(GIVEN RECORDS)

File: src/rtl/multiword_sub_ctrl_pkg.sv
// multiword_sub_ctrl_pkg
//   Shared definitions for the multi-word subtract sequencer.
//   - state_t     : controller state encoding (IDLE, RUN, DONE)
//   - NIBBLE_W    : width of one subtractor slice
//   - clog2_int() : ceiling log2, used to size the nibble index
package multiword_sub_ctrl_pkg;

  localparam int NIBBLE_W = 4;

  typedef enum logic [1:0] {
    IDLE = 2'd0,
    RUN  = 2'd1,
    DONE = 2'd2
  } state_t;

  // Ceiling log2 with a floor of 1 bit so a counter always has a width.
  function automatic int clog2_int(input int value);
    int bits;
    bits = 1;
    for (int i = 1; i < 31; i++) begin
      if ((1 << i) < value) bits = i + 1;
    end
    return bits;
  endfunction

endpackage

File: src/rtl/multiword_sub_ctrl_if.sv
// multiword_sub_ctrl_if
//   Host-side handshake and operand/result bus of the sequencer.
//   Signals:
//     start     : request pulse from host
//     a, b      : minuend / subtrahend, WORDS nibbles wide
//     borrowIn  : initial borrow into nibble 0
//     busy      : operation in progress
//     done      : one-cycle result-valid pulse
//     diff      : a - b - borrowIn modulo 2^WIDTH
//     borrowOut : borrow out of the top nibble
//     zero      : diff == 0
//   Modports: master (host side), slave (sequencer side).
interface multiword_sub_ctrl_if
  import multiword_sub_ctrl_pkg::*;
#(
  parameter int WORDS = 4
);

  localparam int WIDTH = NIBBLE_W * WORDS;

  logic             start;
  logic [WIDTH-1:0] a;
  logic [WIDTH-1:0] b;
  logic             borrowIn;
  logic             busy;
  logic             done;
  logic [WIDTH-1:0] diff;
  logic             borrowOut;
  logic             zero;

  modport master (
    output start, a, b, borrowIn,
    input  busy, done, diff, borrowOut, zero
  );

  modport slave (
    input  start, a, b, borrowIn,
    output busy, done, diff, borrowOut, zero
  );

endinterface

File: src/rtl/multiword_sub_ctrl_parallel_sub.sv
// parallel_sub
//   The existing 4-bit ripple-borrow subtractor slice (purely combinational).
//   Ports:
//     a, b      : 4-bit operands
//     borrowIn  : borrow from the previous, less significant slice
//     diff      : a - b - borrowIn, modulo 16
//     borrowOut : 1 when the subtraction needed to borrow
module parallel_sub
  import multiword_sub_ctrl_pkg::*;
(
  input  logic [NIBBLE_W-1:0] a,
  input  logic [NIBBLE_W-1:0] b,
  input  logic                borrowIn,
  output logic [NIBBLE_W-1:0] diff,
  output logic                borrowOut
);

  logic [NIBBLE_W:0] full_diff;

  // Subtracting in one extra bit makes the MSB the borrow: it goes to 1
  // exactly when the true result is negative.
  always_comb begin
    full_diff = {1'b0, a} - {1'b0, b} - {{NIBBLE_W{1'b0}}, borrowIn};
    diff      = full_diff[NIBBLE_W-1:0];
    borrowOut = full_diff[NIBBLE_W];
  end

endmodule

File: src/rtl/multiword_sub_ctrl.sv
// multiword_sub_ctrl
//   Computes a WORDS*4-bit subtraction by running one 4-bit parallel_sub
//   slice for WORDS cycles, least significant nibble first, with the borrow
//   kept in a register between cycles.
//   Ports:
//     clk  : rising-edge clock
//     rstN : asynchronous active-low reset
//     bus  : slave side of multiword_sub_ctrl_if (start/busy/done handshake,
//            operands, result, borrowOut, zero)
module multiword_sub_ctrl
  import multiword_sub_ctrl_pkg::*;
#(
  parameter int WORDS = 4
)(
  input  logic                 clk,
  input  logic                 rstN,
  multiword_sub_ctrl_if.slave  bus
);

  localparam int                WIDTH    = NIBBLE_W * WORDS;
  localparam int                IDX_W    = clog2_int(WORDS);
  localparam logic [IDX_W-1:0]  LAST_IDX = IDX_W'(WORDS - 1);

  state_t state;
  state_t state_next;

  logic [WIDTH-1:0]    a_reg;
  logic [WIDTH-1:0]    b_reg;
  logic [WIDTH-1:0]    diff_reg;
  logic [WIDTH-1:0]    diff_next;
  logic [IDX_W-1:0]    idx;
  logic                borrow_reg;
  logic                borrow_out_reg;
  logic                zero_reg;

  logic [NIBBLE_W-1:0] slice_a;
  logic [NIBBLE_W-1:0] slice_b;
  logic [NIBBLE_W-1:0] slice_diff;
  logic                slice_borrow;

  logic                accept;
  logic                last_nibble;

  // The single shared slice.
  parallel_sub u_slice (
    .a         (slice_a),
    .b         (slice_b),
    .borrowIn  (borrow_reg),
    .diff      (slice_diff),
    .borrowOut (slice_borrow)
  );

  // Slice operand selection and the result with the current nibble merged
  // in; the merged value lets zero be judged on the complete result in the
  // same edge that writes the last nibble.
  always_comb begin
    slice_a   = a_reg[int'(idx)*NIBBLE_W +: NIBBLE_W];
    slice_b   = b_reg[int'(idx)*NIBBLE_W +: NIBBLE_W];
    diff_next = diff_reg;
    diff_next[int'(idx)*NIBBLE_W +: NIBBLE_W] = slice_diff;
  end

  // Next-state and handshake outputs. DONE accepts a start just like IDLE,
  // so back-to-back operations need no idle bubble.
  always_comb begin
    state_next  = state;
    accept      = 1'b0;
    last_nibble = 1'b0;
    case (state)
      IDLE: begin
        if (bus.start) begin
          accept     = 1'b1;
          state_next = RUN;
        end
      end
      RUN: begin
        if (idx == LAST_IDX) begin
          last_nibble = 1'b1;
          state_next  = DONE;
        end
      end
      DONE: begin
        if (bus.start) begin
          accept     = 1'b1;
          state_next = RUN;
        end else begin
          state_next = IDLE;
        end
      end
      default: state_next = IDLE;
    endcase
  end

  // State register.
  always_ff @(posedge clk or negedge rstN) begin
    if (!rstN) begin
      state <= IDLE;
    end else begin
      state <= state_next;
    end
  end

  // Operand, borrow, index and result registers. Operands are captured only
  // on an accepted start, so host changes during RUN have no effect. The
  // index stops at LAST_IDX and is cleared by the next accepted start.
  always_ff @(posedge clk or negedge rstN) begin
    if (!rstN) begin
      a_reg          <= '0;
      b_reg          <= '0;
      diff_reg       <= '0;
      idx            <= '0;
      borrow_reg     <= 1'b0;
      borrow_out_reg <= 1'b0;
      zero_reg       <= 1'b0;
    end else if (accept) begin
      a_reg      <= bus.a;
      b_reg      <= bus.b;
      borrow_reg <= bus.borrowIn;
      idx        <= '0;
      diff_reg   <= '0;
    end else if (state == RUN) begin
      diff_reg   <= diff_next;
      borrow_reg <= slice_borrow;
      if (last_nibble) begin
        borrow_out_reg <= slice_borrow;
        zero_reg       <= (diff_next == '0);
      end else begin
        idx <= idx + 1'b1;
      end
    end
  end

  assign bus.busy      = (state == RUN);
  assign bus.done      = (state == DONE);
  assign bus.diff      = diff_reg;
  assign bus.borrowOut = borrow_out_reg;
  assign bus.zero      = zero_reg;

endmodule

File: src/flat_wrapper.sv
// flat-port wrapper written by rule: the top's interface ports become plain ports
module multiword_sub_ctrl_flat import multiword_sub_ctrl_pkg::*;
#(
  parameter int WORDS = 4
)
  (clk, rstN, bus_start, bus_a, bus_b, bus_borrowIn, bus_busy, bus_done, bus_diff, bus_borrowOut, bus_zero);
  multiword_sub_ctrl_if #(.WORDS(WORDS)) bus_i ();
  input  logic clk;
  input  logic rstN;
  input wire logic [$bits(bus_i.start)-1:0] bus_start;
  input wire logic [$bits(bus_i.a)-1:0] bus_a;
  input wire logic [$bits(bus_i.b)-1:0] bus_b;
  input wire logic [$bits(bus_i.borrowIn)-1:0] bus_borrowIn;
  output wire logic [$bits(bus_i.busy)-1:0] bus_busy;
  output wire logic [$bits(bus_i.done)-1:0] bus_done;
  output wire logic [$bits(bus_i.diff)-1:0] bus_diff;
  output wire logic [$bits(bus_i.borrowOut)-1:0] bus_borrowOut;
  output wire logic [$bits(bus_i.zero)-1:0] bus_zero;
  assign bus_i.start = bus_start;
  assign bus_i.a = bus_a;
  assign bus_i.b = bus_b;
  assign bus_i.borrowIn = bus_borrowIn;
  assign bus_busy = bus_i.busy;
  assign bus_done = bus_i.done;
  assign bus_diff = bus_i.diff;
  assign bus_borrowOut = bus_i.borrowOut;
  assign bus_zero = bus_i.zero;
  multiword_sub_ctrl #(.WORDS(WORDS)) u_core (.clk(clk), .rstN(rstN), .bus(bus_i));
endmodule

(End GIVEN RECORDS)
(GIVEN RECORDS)

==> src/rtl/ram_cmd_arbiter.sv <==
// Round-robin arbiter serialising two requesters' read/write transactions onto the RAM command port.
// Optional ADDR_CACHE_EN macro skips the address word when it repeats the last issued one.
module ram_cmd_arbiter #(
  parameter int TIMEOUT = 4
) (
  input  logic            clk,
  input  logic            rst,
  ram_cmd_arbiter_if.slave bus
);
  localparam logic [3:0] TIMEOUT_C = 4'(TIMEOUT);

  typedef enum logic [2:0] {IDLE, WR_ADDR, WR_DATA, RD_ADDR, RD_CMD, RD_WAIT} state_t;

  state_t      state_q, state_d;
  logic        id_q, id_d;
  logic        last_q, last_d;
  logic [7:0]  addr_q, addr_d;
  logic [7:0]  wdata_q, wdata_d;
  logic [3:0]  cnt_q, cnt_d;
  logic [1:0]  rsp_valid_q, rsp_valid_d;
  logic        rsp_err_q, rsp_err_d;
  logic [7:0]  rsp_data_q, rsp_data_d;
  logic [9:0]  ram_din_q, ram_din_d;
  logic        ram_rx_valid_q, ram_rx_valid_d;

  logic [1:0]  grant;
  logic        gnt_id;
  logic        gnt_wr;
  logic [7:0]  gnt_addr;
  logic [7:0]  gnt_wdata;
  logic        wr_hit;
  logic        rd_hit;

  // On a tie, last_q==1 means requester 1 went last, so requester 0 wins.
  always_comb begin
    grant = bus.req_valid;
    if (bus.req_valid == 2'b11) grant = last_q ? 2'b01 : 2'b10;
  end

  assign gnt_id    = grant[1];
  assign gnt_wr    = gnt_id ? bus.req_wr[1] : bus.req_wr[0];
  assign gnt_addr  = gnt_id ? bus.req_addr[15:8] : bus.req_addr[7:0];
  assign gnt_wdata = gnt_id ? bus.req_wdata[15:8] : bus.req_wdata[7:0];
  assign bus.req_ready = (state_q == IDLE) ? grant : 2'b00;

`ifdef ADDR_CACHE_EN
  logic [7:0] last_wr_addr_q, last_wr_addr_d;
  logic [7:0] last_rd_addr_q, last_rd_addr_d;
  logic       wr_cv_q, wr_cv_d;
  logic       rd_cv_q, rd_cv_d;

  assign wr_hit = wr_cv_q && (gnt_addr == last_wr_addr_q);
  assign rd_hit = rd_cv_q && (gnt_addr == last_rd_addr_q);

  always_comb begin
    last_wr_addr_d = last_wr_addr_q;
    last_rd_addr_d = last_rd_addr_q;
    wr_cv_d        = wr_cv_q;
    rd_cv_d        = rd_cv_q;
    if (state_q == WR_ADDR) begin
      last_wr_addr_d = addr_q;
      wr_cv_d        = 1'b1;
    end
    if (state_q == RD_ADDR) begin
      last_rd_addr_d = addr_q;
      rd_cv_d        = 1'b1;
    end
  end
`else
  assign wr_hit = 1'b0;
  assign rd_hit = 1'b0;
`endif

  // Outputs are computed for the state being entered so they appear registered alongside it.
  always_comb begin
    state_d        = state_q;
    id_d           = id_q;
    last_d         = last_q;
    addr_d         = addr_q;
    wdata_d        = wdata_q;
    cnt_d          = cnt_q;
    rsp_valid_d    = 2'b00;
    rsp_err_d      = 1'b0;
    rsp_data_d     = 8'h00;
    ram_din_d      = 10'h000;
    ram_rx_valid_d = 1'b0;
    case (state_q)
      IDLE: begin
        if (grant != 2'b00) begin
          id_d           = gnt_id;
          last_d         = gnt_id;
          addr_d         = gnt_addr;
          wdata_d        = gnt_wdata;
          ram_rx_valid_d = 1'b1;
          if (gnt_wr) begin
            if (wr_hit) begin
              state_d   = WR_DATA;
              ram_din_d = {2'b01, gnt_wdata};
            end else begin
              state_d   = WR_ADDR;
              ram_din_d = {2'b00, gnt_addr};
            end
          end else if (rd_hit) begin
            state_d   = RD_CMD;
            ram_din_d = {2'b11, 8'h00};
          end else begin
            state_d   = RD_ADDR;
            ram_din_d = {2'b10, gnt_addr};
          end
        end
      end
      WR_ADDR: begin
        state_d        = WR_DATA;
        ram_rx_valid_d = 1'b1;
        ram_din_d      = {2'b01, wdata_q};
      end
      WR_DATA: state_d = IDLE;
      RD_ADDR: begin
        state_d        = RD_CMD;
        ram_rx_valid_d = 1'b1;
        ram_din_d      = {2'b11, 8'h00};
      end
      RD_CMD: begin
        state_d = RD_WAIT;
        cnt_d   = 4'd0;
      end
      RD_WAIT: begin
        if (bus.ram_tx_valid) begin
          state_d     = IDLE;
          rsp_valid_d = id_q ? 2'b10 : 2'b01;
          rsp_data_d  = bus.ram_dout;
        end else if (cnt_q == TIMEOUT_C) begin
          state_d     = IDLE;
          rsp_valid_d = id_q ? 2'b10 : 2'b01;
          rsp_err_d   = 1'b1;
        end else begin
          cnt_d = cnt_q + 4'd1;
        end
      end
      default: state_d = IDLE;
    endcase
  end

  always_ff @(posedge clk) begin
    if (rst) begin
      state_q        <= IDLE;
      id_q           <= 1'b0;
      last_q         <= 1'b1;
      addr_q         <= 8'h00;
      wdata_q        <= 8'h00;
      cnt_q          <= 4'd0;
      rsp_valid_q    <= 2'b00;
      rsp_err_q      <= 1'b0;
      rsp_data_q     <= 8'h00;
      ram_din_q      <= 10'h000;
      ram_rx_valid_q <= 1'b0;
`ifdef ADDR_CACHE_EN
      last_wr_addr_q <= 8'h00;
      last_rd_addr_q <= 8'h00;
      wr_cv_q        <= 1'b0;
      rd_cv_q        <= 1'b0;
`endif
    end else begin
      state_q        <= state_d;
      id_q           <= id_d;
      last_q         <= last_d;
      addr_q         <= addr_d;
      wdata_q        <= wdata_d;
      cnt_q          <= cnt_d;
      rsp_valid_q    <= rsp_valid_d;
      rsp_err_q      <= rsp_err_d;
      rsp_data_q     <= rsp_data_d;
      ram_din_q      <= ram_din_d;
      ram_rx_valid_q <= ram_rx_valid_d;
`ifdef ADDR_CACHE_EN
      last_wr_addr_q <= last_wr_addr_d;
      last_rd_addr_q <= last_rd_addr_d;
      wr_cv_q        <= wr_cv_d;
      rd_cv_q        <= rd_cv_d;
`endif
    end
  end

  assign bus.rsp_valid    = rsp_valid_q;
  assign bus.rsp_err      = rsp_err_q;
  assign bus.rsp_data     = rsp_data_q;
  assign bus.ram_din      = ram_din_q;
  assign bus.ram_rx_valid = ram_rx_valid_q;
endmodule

(End GIVEN RECORDS)

WORK REQUIRED –
Each line holding the word "modulo" must be pulled from the records.

SOLUTION –
//     diff      : a - b - borrowIn modulo 2^WIDTH
//     diff      : a - b - borrowIn, modulo 16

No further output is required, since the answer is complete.